Facts: Verified complaint from a concerned citizen

Anti-Graft and Corrupt Practices Act, the Code of Conduct and Ethical Standards for Public
Officials and the Code of Judicial Conduct

The case stemmed from three (3) criminal cases assigned to respondent, namely:

- a.] Criminal Case against Roberto Agana y Borja, for violation of Section 16, Article III, R.A.
6425, as amended;
- b.] Criminal Case against Roberto Agana y Borja for violation of P.D. No. 1866; and
- c.] Criminal Case against Sarah Resula y Puga for violation of Section 16, Article III of R.A. No.
6425, as amended.

Complaint alleges that respondent as the presiding judge in whose sala the above enumerated cases are
pending, gravely abused his discretion and exhibited evident partiality by:

1.] socializing in posh restaurants particularly in Marios Restaurant, Quezon City and the Shangri-
la EDSA Plaza with then Congresswoman Venice Agana, mother of the accused Roberto Agana, together
with their counsel, Atty. Narciso Cruz;

2.] issuing unreasonable orders for postponement which unjustly delay the administration of
justice; and

3.] allowing the two accused, Roberto Agana and his live-in partner, Sarah Resula, to submit to a
drug test thereby postponing the trial of the cases indefinitely.

Court appointed Associate Appellate Court Justice Delilah Vidallon-Magtolis to investigate.
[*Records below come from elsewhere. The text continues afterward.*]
File: src/rtl/dma_desc_pkg.sv
package dma_desc_pkg;

  typedef enum logic [3:0] {
    ST_IDLE   = 4'd0,
    ST_SUSP   = 4'd1,
    ST_DFETCH = 4'd2,
    ST_DCHECK = 4'd3,
    ST_TXWAIT = 4'd4,
    ST_RXWAIT = 4'd5,
    ST_MRD    = 4'd6,
    ST_MWR    = 4'd7,
    ST_CLOSE  = 4'd8
  } dstate_e;

  // descriptor configuration word
  localparam int CFG_NOIRQ = 1;
  localparam int CFG_LAST  = 2;
  localparam int CFG_FIRST = 3;
  localparam int CFG_CHAIN = 4;
  localparam int CFG_RING  = 5;
  localparam int CFG_CERR  = 30;
  localparam int CFG_OWN   = 31;

  // control register
  localparam int CTL_SRST = 0;
  localparam int CTL_DIR  = 4;
  localparam int CTL_EN   = 7;

  // status register
  localparam int STS_TX    = 0;
  localparam int STS_RX    = 1;
  localparam int STS_BERR  = 2;
  localparam int STS_NODSC = 4;
  localparam int STS_CERR  = 5;
  localparam int STS_NSUM  = 8;
  localparam int STS_ASUM  = 9;
  localparam int STS_ABRT  = 10;
  localparam int STS_STLSB = 13;

  // register selects
  localparam logic [1:0] SEL_CTRL = 2'd0;
  localparam logic [1:0] SEL_STAT = 2'd1;
  localparam logic [1:0] SEL_BASE = 2'd2;
  localparam logic [1:0] SEL_POLL = 2'd3;

  typedef struct packed {
    logic tx;
    logic rx;
    logic berr;
    logic nodsc;
    logic cerr;
  } dma_evt_t;

endpackage

File: src/rtl/dma_desc_regs.sv
module dma_desc_regs
  import dma_desc_pkg::*;
#(
  parameter int AW = 32
) (
  input  logic          clk_i,
  input  logic          rst_ni,
  input  logic          reg_we_i,
  input  logic [1:0]    reg_sel_i,
  input  logic [31:0]   reg_wdata_i,
  input  dma_evt_t      evt_i,
  input  dstate_e       state_i,
  output logic [AW-1:0] base_o,
  output logic          dir_o,
  output logic          start_o,
  output logic          resume_o,
  output logic          abort_o,
  output logic          srst_o,
  output logic [31:0]   status_o,
  output logic          irq_o
);

  typedef struct packed {
    logic tx;
    logic rx;
    logic berr;
    logic nodsc;
    logic cerr;
    logic abrt;
  } sticky_t;

  sticky_t       sticky_q, sticky_d, set_w, clr_w;
  logic [AW-1:0] base_q;
  logic          dir_q;
  logic          wr_ctrl, busy;
  logic          nsum, asum;

  assign busy     = (state_i != ST_IDLE);
  assign wr_ctrl  = reg_we_i && (reg_sel_i == SEL_CTRL);
  assign srst_o   = wr_ctrl && reg_wdata_i[CTL_SRST];
  assign start_o  = wr_ctrl && !srst_o && reg_wdata_i[CTL_EN] && !busy;
  assign abort_o  = wr_ctrl && !srst_o && !reg_wdata_i[CTL_EN] && busy;
  assign resume_o = reg_we_i && (reg_sel_i == SEL_POLL);

  always_comb begin
    set_w       = '0;
    set_w.tx    = evt_i.tx;
    set_w.rx    = evt_i.rx;
    set_w.berr  = evt_i.berr;
    set_w.nodsc = evt_i.nodsc;
    set_w.cerr  = evt_i.cerr;
    set_w.abrt  = abort_o;
    clr_w       = '0;
    if (reg_we_i && reg_sel_i == SEL_STAT) begin
      clr_w.tx    = reg_wdata_i[STS_TX];
      clr_w.rx    = reg_wdata_i[STS_RX];
      clr_w.berr  = reg_wdata_i[STS_BERR];
      clr_w.nodsc = reg_wdata_i[STS_NODSC];
      clr_w.cerr  = reg_wdata_i[STS_CERR];
      clr_w.abrt  = reg_wdata_i[STS_ABRT];
    end
    // a new event wins over a clear in the same cycle
    sticky_d = (sticky_q & ~clr_w) | set_w;
    if (srst_o) sticky_d = '0;
  end

  always_ff @(posedge clk_i or negedge rst_ni) begin
    if (!rst_ni) begin
      sticky_q <= '0;
      base_q   <= '0;
      dir_q    <= 1'b0;
    end else begin
      sticky_q <= sticky_d;
      if (reg_we_i && reg_sel_i == SEL_BASE) base_q <= reg_wdata_i[AW-1:0];
      if (start_o) dir_q <= reg_wdata_i[CTL_DIR];
    end
  end

  assign nsum = sticky_q.tx | sticky_q.rx;
  assign asum = sticky_q.berr | sticky_q.nodsc | sticky_q.cerr | sticky_q.abrt;

  always_comb begin
    status_o                          = '0;
    status_o[STS_TX]                  = sticky_q.tx;
    status_o[STS_RX]                  = sticky_q.rx;
    status_o[STS_BERR]                = sticky_q.berr;
    status_o[STS_NODSC]               = sticky_q.nodsc;
    status_o[STS_CERR]                = sticky_q.cerr;
    status_o[STS_NSUM]                = nsum;
    status_o[STS_ASUM]                = asum;
    status_o[STS_ABRT]                = sticky_q.abrt;
    status_o[STS_STLSB+3:STS_STLSB]   = state_i;
  end

  assign irq_o  = nsum | asum;
  assign base_o = base_q;
  assign dir_o  = dir_q;

  assert_srst_clears_R12: assert property (@(posedge clk_i) disable iff (!rst_ni)
    srst_o |=> (sticky_q == '0));

  assert_nodsc_sticky_R4: assert property (@(posedge clk_i) disable iff (!rst_ni)
    (evt_i.nodsc && !srst_o) |=> sticky_q.nodsc);

  assert_irq_cause_R9: assert property (@(posedge clk_i) disable iff (!rst_ni)
    $rose(irq_o) |-> $past((evt_i != '0) || abort_o));

endmodule

File: src/rtl/dma_desc_fsm.sv
module dma_desc_fsm
  import dma_desc_pkg::*;
#(
  parameter int AW     = 32,
  parameter int SIZE_W = 13
) (
  input  logic          clk_i,
  input  logic          rst_ni,
  input  logic [AW-1:0] base_i,
  input  logic          dir_i,
  input  logic          start_i,
  input  logic          resume_i,
  input  logic          abort_i,
  input  logic          srst_i,
  output logic          mem_req_o,
  output logic          mem_we_o,
  output logic [AW-1:0] mem_addr_o,
  output logic [31:0]   mem_wdata_o,
  input  logic          mem_ready_i,
  input  logic          mem_err_i,
  input  logic [31:0]   mem_rdata_i,
  output logic          card_tx_valid_o,
  output logic [31:0]   card_tx_data_o,
  input  logic          card_tx_ready_i,
  input  logic          card_rx_valid_i,
  input  logic [31:0]   card_rx_data_i,
  output logic          card_rx_ready_o,
  input  logic          card_err_i,
  output dma_evt_t      evt_o,
  output dstate_e       state_o
);

  localparam int RW = SIZE_W + 1;
  localparam logic [RW-1:0] MAX_BYTES = RW'(1) << SIZE_W;
  localparam logic [AW-1:0] DSC_STEP  = AW'(16);

  dstate_e       state_q, state_d;
  logic [AW-1:0] cur_q, cur_d;
  logic [1:0]    idx_q, idx_d;
  logic [31:0]   cfg_q, cfg_d;
  logic [SIZE_W-1:0] size_q, size_d;
  logic [31:0]   buf_q, buf_d;
  logic [31:0]   nxt_q, nxt_d;
  logic [RW-1:0] rem_q, rem_d;
  logic [31:0]   data_q, data_d;
  logic          cerr_q, cerr_d;
  logic          last_word;
  logic [AW-1:0] next_dsc;
  logic [31:0]   close_word;
  logic          unused_cfg;

  assign unused_cfg = ^{cfg_q[29:6], cfg_q[CFG_FIRST], cfg_q[0]};

  assign last_word = (rem_q <= RW'(4));

  always_comb begin
    if (cfg_q[CFG_CHAIN])     next_dsc = AW'(nxt_q);
    else if (cfg_q[CFG_RING]) next_dsc = base_i;
    else                      next_dsc = cur_q + DSC_STEP;
  end

  always_comb begin
    close_word           = cfg_q;
    close_word[CFG_OWN]  = 1'b0;
    close_word[CFG_CERR] = cfg_q[CFG_CERR] | cerr_q;
  end

  // memory and card port decode
  always_comb begin
    mem_req_o   = 1'b0;
    mem_we_o    = 1'b0;
    mem_addr_o  = AW'(buf_q);
    mem_wdata_o = data_q;
    unique case (state_q)
      ST_DFETCH: begin
        mem_req_o  = 1'b1;
        mem_addr_o = cur_q + AW'({idx_q, 2'b00});
      end
      ST_MRD: mem_req_o = 1'b1;
      ST_MWR: begin
        mem_req_o = 1'b1;
        mem_we_o  = 1'b1;
      end
      ST_CLOSE: begin
        mem_req_o   = 1'b1;
        mem_we_o    = 1'b1;
        mem_addr_o  = cur_q;
        mem_wdata_o = close_word;
      end
      default: ;
    endcase
  end

  assign card_tx_valid_o = (state_q == ST_TXWAIT);
  assign card_tx_data_o  = data_q;
  assign card_rx_ready_o = (state_q == ST_RXWAIT);

  always_comb begin
    state_d = state_q;
    cur_d   = cur_q;
    idx_d   = idx_q;
    cfg_d   = cfg_q;
    size_d  = size_q;
    buf_d   = buf_q;
    nxt_d   = nxt_q;
    rem_d   = rem_q;
    data_d  = data_q;
    cerr_d  = cerr_q;
    evt_o   = '0;
    unique case (state_q)
      ST_IDLE: if (start_i) begin
        cur_d   = base_i;
        idx_d   = '0;
        state_d = ST_DFETCH;
      end
      ST_SUSP: if (resume_i) begin
        idx_d   = '0;
        state_d = ST_DFETCH;
      end
      ST_DFETCH: if (mem_ready_i) begin
        if (mem_err_i) begin
          evt_o.berr = 1'b1;
          state_d    = ST_IDLE;
        end else begin
          unique case (idx_q)
            2'd0:    cfg_d  = mem_rdata_i;
            2'd1:    size_d = mem_rdata_i[SIZE_W-1:0];
            2'd2:    buf_d  = mem_rdata_i;
            default: nxt_d  = mem_rdata_i;
          endcase
          idx_d = idx_q + 2'd1;
          if (idx_q == 2'd3) state_d = ST_DCHECK;
        end
      end
      ST_DCHECK: begin
        if (!cfg_q[CFG_OWN]) begin
          evt_o.nodsc = 1'b1;
          state_d     = ST_SUSP;
        end else begin
          rem_d   = (size_q == '0) ? MAX_BYTES : {1'b0, size_q};
          cerr_d  = 1'b0;
          state_d = dir_i ? ST_RXWAIT : ST_MRD;
        end
      end
      ST_MRD: begin
        cerr_d = cerr_q | card_err_i;
        if (mem_ready_i) begin
          if (mem_err_i) begin
            evt_o.berr = 1'b1;
            state_d    = ST_IDLE;
          end else begin
            data_d  = mem_rdata_i;
            state_d = ST_TXWAIT;
          end
        end
      end
      ST_TXWAIT: begin
        cerr_d = cerr_q | card_err_i;
        if (card_tx_ready_i) begin
          buf_d   = buf_q + 32'd4;
          rem_d   = rem_q - RW'(4);
          state_d = last_word ? ST_CLOSE : ST_MRD;
        end
      end
      ST_RXWAIT: begin
        cerr_d = cerr_q | card_err_i;
        if (card_rx_valid_i) begin
          data_d  = card_rx_data_i;
          state_d = ST_MWR;
        end
      end
      ST_MWR: begin
        cerr_d = cerr_q | card_err_i;
        if (mem_ready_i) begin
          if (mem_err_i) begin
            evt_o.berr = 1'b1;
            state_d    = ST_IDLE;
          end else begin
            buf_d   = buf_q + 32'd4;
            rem_d   = rem_q - RW'(4);
            state_d = last_word ? ST_CLOSE : ST_RXWAIT;
          end
        end
      end
      ST_CLOSE: if (mem_ready_i) begin
        if (mem_err_i) begin
          evt_o.berr = 1'b1;
          state_d    = ST_IDLE;
        end else begin
          if (!cfg_q[CFG_NOIRQ]) begin
            evt_o.rx = dir_i;
            evt_o.tx = !dir_i;
          end
          evt_o.cerr = cerr_q;
          if (cfg_q[CFG_LAST]) begin
            state_d = ST_IDLE;
          end else begin
            cur_d   = next_dsc;
            idx_d   = '0;
            state_d = ST_DFETCH;
          end
        end
      end
      default: state_d = ST_IDLE;
    endcase
    if (srst_i || abort_i) begin
      state_d = ST_IDLE;
      evt_o   = '0;
    end
  end

  always_ff @(posedge clk_i or negedge rst_ni) begin
    if (!rst_ni) begin
      state_q <= ST_IDLE;
      cur_q   <= '0;
      idx_q   <= '0;
      cfg_q   <= '0;
      size_q  <= '0;
      buf_q   <= '0;
      nxt_q   <= '0;
      rem_q   <= '0;
      data_q  <= '0;
      cerr_q  <= 1'b0;
    end else begin
      state_q <= state_d;
      cur_q   <= cur_d;
      idx_q   <= idx_d;
      cfg_q   <= cfg_d;
      size_q  <= size_d;
      buf_q   <= buf_d;
      nxt_q   <= nxt_d;
      rem_q   <= rem_d;
      data_q  <= data_d;
      cerr_q  <= cerr_d;
    end
  end

  assign state_o = state_q;

  assert_close_drops_own_R5: assert property (@(posedge clk_i) disable iff (!rst_ni)
    (state_q == ST_CLOSE) |-> (mem_req_o && mem_we_o && !mem_wdata_o[CFG_OWN]));

  assert_suspend_after_check_R4: assert property (@(posedge clk_i) disable iff (!rst_ni)
    $rose(state_q == ST_SUSP) |-> ($past(state_q) == ST_DCHECK));

  assert_tx_word_held_R2: assert property (@(posedge clk_i) disable iff (!rst_ni)
    (card_tx_valid_o && !card_tx_ready_i && !srst_i && !abort_i)
      |=> (card_tx_valid_o && $stable(card_tx_data_o)));

  assert_chain_target_R7: assert property (@(posedge clk_i) disable iff (!rst_ni)
    (state_q == ST_DFETCH && idx_q == 2'd0 && $past(state_q) == ST_CLOSE
      && $past(cfg_q[CFG_CHAIN])) |-> (mem_addr_o == AW'($past(nxt_q))));

endmodule

File: src/rtl/dma_desc_engine.sv
module dma_desc_engine
  import dma_desc_pkg::*;
#(
  parameter int AW     = 32,
  parameter int SIZE_W = 13
) (
  input  logic          clk_i,
  input  logic          rst_ni,
  input  logic          reg_we_i,
  input  logic [1:0]    reg_sel_i,
  input  logic [31:0]   reg_wdata_i,
  output logic          mem_req_o,
  output logic          mem_we_o,
  output logic [AW-1:0] mem_addr_o,
  output logic [31:0]   mem_wdata_o,
  input  logic          mem_ready_i,
  input  logic          mem_err_i,
  input  logic [31:0]   mem_rdata_i,
  output logic          card_tx_valid_o,
  output logic [31:0]   card_tx_data_o,
  input  logic          card_tx_ready_i,
  input  logic          card_rx_valid_i,
  input  logic [31:0]   card_rx_data_i,
  output logic          card_rx_ready_o,
  input  logic          card_err_i,
  output logic [31:0]   status_o,
  output logic [3:0]    state_o,
  output logic          irq_o
);

  dma_evt_t      evt;
  dstate_e       state;
  logic [AW-1:0] base;
  logic          dir, start, resume, abort, srst;

  dma_desc_regs #(.AW(AW)) u_regs (
    .clk_i       (clk_i),
    .rst_ni      (rst_ni),
    .reg_we_i    (reg_we_i),
    .reg_sel_i   (reg_sel_i),
    .reg_wdata_i (reg_wdata_i),
    .evt_i       (evt),
    .state_i     (state),
    .base_o      (base),
    .dir_o       (dir),
    .start_o     (start),
    .resume_o    (resume),
    .abort_o     (abort),
    .srst_o      (srst),
    .status_o    (status_o),
    .irq_o       (irq_o)
  );

  dma_desc_fsm #(.AW(AW), .SIZE_W(SIZE_W)) u_fsm (
    .clk_i           (clk_i),
    .rst_ni          (rst_ni),
    .base_i          (base),
    .dir_i           (dir),
    .start_i         (start),
    .resume_i        (resume),
    .abort_i         (abort),
    .srst_i          (srst),
    .mem_req_o       (mem_req_o),
    .mem_we_o        (mem_we_o),
    .mem_addr_o      (mem_addr_o),
    .mem_wdata_o     (mem_wdata_o),
    .mem_ready_i     (mem_ready_i),
    .mem_err_i       (mem_err_i),
    .mem_rdata_i     (mem_rdata_i),
    .card_tx_valid_o (card_tx_valid_o),
    .card_tx_data_o  (card_tx_data_o),
    .card_tx_ready_i (card_tx_ready_i),
    .card_rx_valid_i (card_rx_valid_i),
    .card_rx_data_i  (card_rx_data_i),
    .card_rx_ready_o (card_rx_ready_o),
    .card_err_i      (card_err_i),
    .evt_o           (evt),
    .state_o         (state)
  );

  assign state_o = state;

endmodule

File: config.mk
export PLATFORM = sky130hd
export DESIGN_NAME = dma_desc_engine
export DESIGN_NICKNAME = d
export VERILOG_FILES = /design/src/rtl/dma_desc_pkg.sv /design/src/rtl/dma_desc_regs.sv /design/src/rtl/dma_desc_fsm.sv /design/src/rtl/dma_desc_engine.sv
export SDC_FILE = /design/constraint.sdc
export NUM_CORES = 1
export LEC_CHECK = 0
export ABC_CLOCK_PERIOD_IN_PS = 3450
export BUFFER_PORTS_ARGS = -buffer_cell sky130_fd_sc_hd__buf_2
export CORE_UTILIZATION = 23
export CTS_BUF_LIST = sky130_fd_sc_hd__clkbuf_16
export CTS_CLUSTER_DIAMETER = 100
export DETAILED_ROUTE_END_ITERATION = 10
export SLEW_MARGIN = 25
export SYNTH_ARGS = -nofsm -noshare
export SYNTH_HDL_FRONTEND = slang
export SYNTH_HIERARCHICAL = 1
export SYNTH_SLANG_ARGS = --single-unit
export TNS_END_PERCENT = 1
File: constraint.sdc
create_clock -name clk_i -period 3.45 [get_ports clk_i]
set_clock_uncertainty 0.15 [all_clocks]
set_input_delay 0.69 -clock clk_i [delete_from_list [all_inputs] [get_ports clk_i]]
set_output_delay 0.69 -clock clk_i [all_outputs]
set_load 0.05 [all_outputs]
-- After elaboration in Yosys (flattened, before gate mapping)
Index checks and enable logic that the tools add are counted.
- add/sub/neg operators: 5
- multiply operators: 0
- divide/modulo/power cells: 0
- order comparisons: 1
- equal/unequal tests: 38
- shift operators: 0
- multiplexer cells: 73
- bitwise logic cells: 12
- reduce and logical (&&, ||, !) cells: 41
- operators by type and width (cell ; count):
    $mux W32 ; 16
    $pmux W32 S2 ; 3
    $pmux W32 S3 ; 1
    $mux W14 ; 5
    $mux W4 ; 15
    $pmux W14 S3 ; 1
    $pmux W4 S9 ; 1
    $add A32 B3 Y32 const B ; 1
    $add A32 B4 Y32 ; 1
    $add A32 B5 Y32 const B ; 1
    $mux W2 ; 13
    $ne A2 B2 Y1 const B ; 13
    $ne A3 B2 Y1 const B ; 7
    $eq A4 B3 Y1 const B ; 4
    $reduce_and A4 Y1 ; 4
    $le A14 B3 Y1 const B ; 1
    $sub A14 B3 Y14 const B ; 1
    $logic_not A13 Y1 ; 1
    $mux W6 ; 2
    $logic_and A1 B1 Y1 ; 10
    $mux W1 ; 10
    $reduce_and A5 Y1 ; 2
    $reduce_and A9 Y1 ; 1
    $eq A2 B2 Y1 const B ; 4
    other kinds (30) ; 52
- register bits after elaboration: 233
- latch bits: 0
- bits in writable memories: 0
- ROM bits: 0
- output and inout port bits: 137
- word-level logic and storage cells: 188
- memories kept: 0

-- Depth between registers and ports, before layout
- depth in word-level cells: 11
- mapped depth: 11
- mapped depth without buffers: 9

-- Cells and area by module
The synthesis kept the hierarchy.
- by module, submodules not included (module ; instances ; cells each ; area each (µm²) ; sequential area each (µm²)):
    dma_desc_fsm ; 1 ; 1344 ; 11760.0 ; 4854.7
    dma_desc_regs ; 1 ; 137 ; 1788.0 ; 975.9

-- Worst setup path before layout
No wires, ideal clock.
- path type: register to output
- start: register u_fsm.state_q[1] (netlist: u_fsm/state_o[1])
- end: output mem_addr_o[11]
- arrival time: 3.654 ns
- data required time: 2.610 ns
- setup slack: -1.044 ns
- cell stages (with the launch flop): 6
- path buffers: 2
- path through: dfrtp_1 > buf_2 > nor4b_2 > clkbuf_1 > nand2_1 > o311ai_0
- longest elaborated chain between the ends: 2
- elaborated cells between the ends (all ways): 3
- classes of those cells: eq/ne (2); mux (1)
- RTL lines (item ; RTL line ; text):
    start: declaration ; dma_desc_fsm.sv:37 ; dstate_e state_q, state_d;
    start signal: assignment ; dma_desc_fsm.sv:225 ; state_q <= state_d;
    $eq A4 B4 Y1 or $eq A4 B2 Y1 (tied branches) ; dma_desc_fsm.sv:74 ; unique case (state_q)
    $pmux W32 S2 * ; dma_desc_fsm.sv:74 ;
    end: declaration ; dma_desc_engine.sv:14 ; output logic [AW-1:0] mem_addr_o,
Every way passes the cells marked *; elsewhere a longest branch is shown, timed or not.

-- Worst setup path in the final report
- start: register u_fsm.cur_q[12]
- end: output mem_addr_o[29]
- longest elaborated chain between the ends: 2
- RTL lines (item ; RTL line ; text):
    start: declaration ; dma_desc_fsm.sv:38 ; logic [AW-1:0] cur_q, cur_d;
    start signal: assignment ; dma_desc_fsm.sv:226 ; cur_q <= cur_d;
    $add A32 B4 Y32 ; dma_desc_fsm.sv:77 ; mem_addr_o = cur_q + AW'({idx_q, 2'b00});
    $pmux W32 S2 ; dma_desc_fsm.sv:74 ;
No other way between the ends.

==> impl_metrics.json <==
{
  "core_mm2": 0.0579,
  "cpMaxStageDelayCell": "or4_4",
  "nFillCells": 6101,
  "fin_util_pct": 30.3,
  "rsz0062_at_grt": "yes",
  "grt_max_degree": 72,
  "violations": "setup timing",
  "dpl_cell_area_mm2": 0.0163,
  "yosysMostFrequentCell": "dfrtp_1",
  "start_util_pct": 23.4,
  "via_per_inst": 5.16,
  "fin_area_mm2": 0.0175,
  "setup_viol": 21,
  "worst_path_most_repeated_cell": "or4_4",
  "cpPeakStageDelay_ns": 0.60,
  "antenna_found_initial": 6,
  "max_freq_mhz": 267,
  "finalHoldViolCount": 0,
  "syn_area_per_cell_um2": 9.15,
  "cts_buffer_depth": 3,
  "synth_commonest_cells": "dfrtp_1, nand2_1, o21ai_0",
  "tns_ns": -2.31,
  "ys_warn_count": 6,
  "yosys.area.top_type": "dfrtp_1",
  "grt_pass1_vias": 12828,
  "drc_errors": 0,
  "worstPathMaxFanout": 5,
  "crit_path_cell_trace": "nand3_2, or4_4, or4_4, o311a_1, a211o_1, buf_6",
  "wl_um": 53100,
  "dp_hpwl_um": 40300,
  "io_pins": 243,
  "relSlewSlack_pct": 48.3,
  "setup_ws_ns": -0.299,
  "area_delta_synth_final_pct": 29.5,
  "cts.clk_slew.worst_paths_ns": 0.06,
  "cts_buffers": 30,
  "synth_top_area_share_pct": 43.0,
  "via_count": 12931,
  "async_flop_share_pct": 100,
  "die_y_um": 245,
  "wl_per_cell_um": 21.2,
  "port_buffers": 222,
  "drive_gt1_share_pct": 30.8,
  "rows": 88,
  "clock_latency_ns": 0.57,
  "min_period_over_period_pct": 109,
  "fin_total_pwr_w": 0.0165,
  "ys_types": 80,
  "grt_usage_pct": 17.3,
  "drv_cap": 0,
  "ant_nets": 0,
  "path_class": "reg -> out",
  "min_from": "reg_wdata_i[27]",
  "n_antenna_cell": 0,
  "end_kind": "output port",
  "die-area_mm2": 0.0599,
  "final_nets": 1835,
  "cp.arrival_ns": 2.91,
  "peakVddDrop_mv": 0.676,
  "synth_edf_count": 0,
  "drv_slew": 0,
  "cts.sinks": 233,
  "critPathLaunchType": "register",
  "cts_tree": "yes",
  "grt_pass1_wl_um": 79000,
  "cts-root-buf": "clkbuf_16",
  "place.gp.congestion": 0.912,
  "post-place-ws_ns": 0.170,
  "status": "complete, but fails checks",
  "cp-startpoint": "u_fsm/cur_q[12]$_DFFE_PN0P_",
  "synth_area_leaders": "dfrtp_1, mux2_2, nand2_1",
  "hold_path.class": "in -> reg",
  "drtIter0Drc": 1249,
  "netlist_area_mm2": 0.0135,
  "power_density_mw_per_mm2": 943,
  "grt_overflow": 0,
  "synth_seq_cells": 233,
  "dr.pass1.iters": 7,
  "seq_area_frac_synth_pct": 43.0,
  "syn_inst": 1481,
  "ys.flop_type": "dfrtp_1",
  "dieWidth_um": 245,
  "worstPathRequired_ns": 2.61,
  "period_minus_slack_ns": 3.75,
  "worstMarginPinSlew_ns": 0.773,
  "reg2reg_from": "u_fsm/state_o[1]$_DFFE_PN0P_",
  "p_leak_nw": 7.80,
  "htreeDepth": 1
}
cell usage in the layout (no fill, tap or decap), drive strengths merged, types with 16 or more instances in the layout:
cell	netlist	layout
nand3	48	48
a31oi	16	16
nor2	74	74
buf	71	319
mux2	112	112
o21ai	116	116
clkbuf	64	31
dfrtp	233	233
conb	1	20
a22oi	16	16
a21oi	88	88
mux2i	36	36
or3	16	16
nand4	16	16
inv	27	29
nor4	16	16
clkinv	1	17
nand2	232	232
nor3	38	38
[src/rtl/srtm_pkg.sv]
// Shared constants and state type for the SPI register transaction master.
// Assumes the frame header length field is six bits wide (up to 64 bytes).
package srtm_pkg;
    localparam int LEN_W = 6;

    typedef enum logic [1:0] {
        ST_IDLE,
        ST_HDR,
        ST_POLL,
        ST_DATA
    } srtm_state_t;
endpackage

[src/rtl/srtm_hdr.sv]
// Header byte selector: forms the direction/length byte followed by the
// address bytes, most significant first, and returns the one at index sel.
// Assumes sel never exceeds ADDR_BYTES.
module srtm_hdr
    import srtm_pkg::*;
#(
    parameter int ADDR_BYTES = 3,
    localparam int HDR_BYTES = ADDR_BYTES + 1,
    localparam int HIDX_W = $clog2(HDR_BYTES)
) (
    input  logic                    is_rd,
    input  logic [LEN_W-1:0]        len_m1,
    input  logic [8*ADDR_BYTES-1:0] addr,
    input  logic [HIDX_W-1:0]       sel,
    output logic [7:0]              hdr_byte
);
    logic [7:0] bytes [HDR_BYTES];

    // Byte 0: direction in bit 7, fixed one in bit 6, length minus one below.
    assign bytes[0] = {is_rd, 1'b1, len_m1};

    // Address bytes, most significant first.
    for (genvar k = 1; k < HDR_BYTES; k++) begin : g_addr
        assign bytes[k] = addr[8*(HDR_BYTES-1-k) +: 8];
    end

    // Select the requested header byte.
    assign hdr_byte = bytes[sel];
endmodule

[src/rtl/srtm_poll_cnt.sv]
// Counts not-ready poll bytes of the current transaction and flags the
// last allowed one. Assumes MAX_POLLS >= 2 and that inc is never raised
// together with last.
module srtm_poll_cnt #(
    parameter int MAX_POLLS = 1024,
    localparam int CW = $clog2(MAX_POLLS + 1)
) (
    input  logic clk,
    input  logic rst_n,
    input  logic clr,
    input  logic inc,
    output logic last
);
    logic [CW-1:0] cnt;

    // Count stalled polls; cleared whenever not polling.
    always_ff @(posedge clk) begin
        if (!rst_n || clr) cnt <= '0;
        else if (inc)      cnt <= cnt + 1'b1;
    end

    // The next stalled poll would be the MAX_POLLS-th one.
    assign last = (cnt == CW'(MAX_POLLS - 1));

    p_poll_bound_r9: assert property (@(posedge clk) disable iff (!rst_n)
        cnt < CW'(MAX_POLLS));
endmodule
The complainant did not appear at the hearing. Despite this, Justice Vidallon-Magtolis, bearing in mind
that even a desistance of the complainant is of no moment in an administrative case such as this,
proceeded with the investigation by examining the records of the criminal cases involved which
respondent had brought along. She subsequently submitted a Report containing the following findings
and recommendations:

as to the alleged partiality of the respondent in granting postponements, his testimony could only
be in the form of opinions which would have been inadmissible, considering that he is not party to the
criminal cases, neither does he appear to be involved therein in any other capacity. As a matter of fact,
his real identity remains to be a question, since he did not actually furnish his real address in his
complaints, both with the Ombudsman and with the Court Administrator

Justice (OCA) wanted to dismiss however the SC is the only authorized body to dismiss such admin.
Cases.
Justice Vidallon-Magtolis recommended that respondent be fined the sum of Ten Thousand
(P10,000.00) Pesos with a stern warning that a repetition of the acts complained of will be dealt with
more severely.

The Court agrees with the Investigating Justice that respondents conduct was hardly exemplary in this
case.

The Court in a litany of cases has reminded members of the bench that the unreasonable delay of a
judge in resolving a pending incident is a violation of the norms of judicial conduct and constitutes a
ground for administrative sanction against the defaulting magistrate. Indeed, the Court has consistently
impressed upon judges the need to decide cases promptly and expeditiously on the principle that justice
delayed is justice denied

In the case at bench, the fact that respondent tarried too long in acting on the pending incidents in the
Criminal Cases Nos. 11309, 4275-D and 4276-D, hardly becomes open to question. If at all, respondent
judges foot-dragging in acting on the incidents in the said cases, which stopped only when
administrative complaints were filed against him with the Ombudsman and the OCA, is a strong indicia
of his lack of diligence in the performance of his official duties and responsibilities

While the Court agrees with the Investigating Justice that respondents conduct warrants the
imposition of sanctions against him, the recommended penalty is not commensurate to the misdeed
committed.Given the prevailing facts of the case, a fine of P10,000.00 accompanied by a reprimand,
with a stern warning that the commission of similar acts in the future shall be dealt with more
severely, is a more appropriate penalty.[64] WHEREFORE, in view of all the foregoing, respondent
Judge is hereby FINED in the amount of Ten Thousand (P10,000.00). Further, he is REPRIMANDED and
sternly warned that a repetition of similar acts will be dealt with more severely. SO ORDERED.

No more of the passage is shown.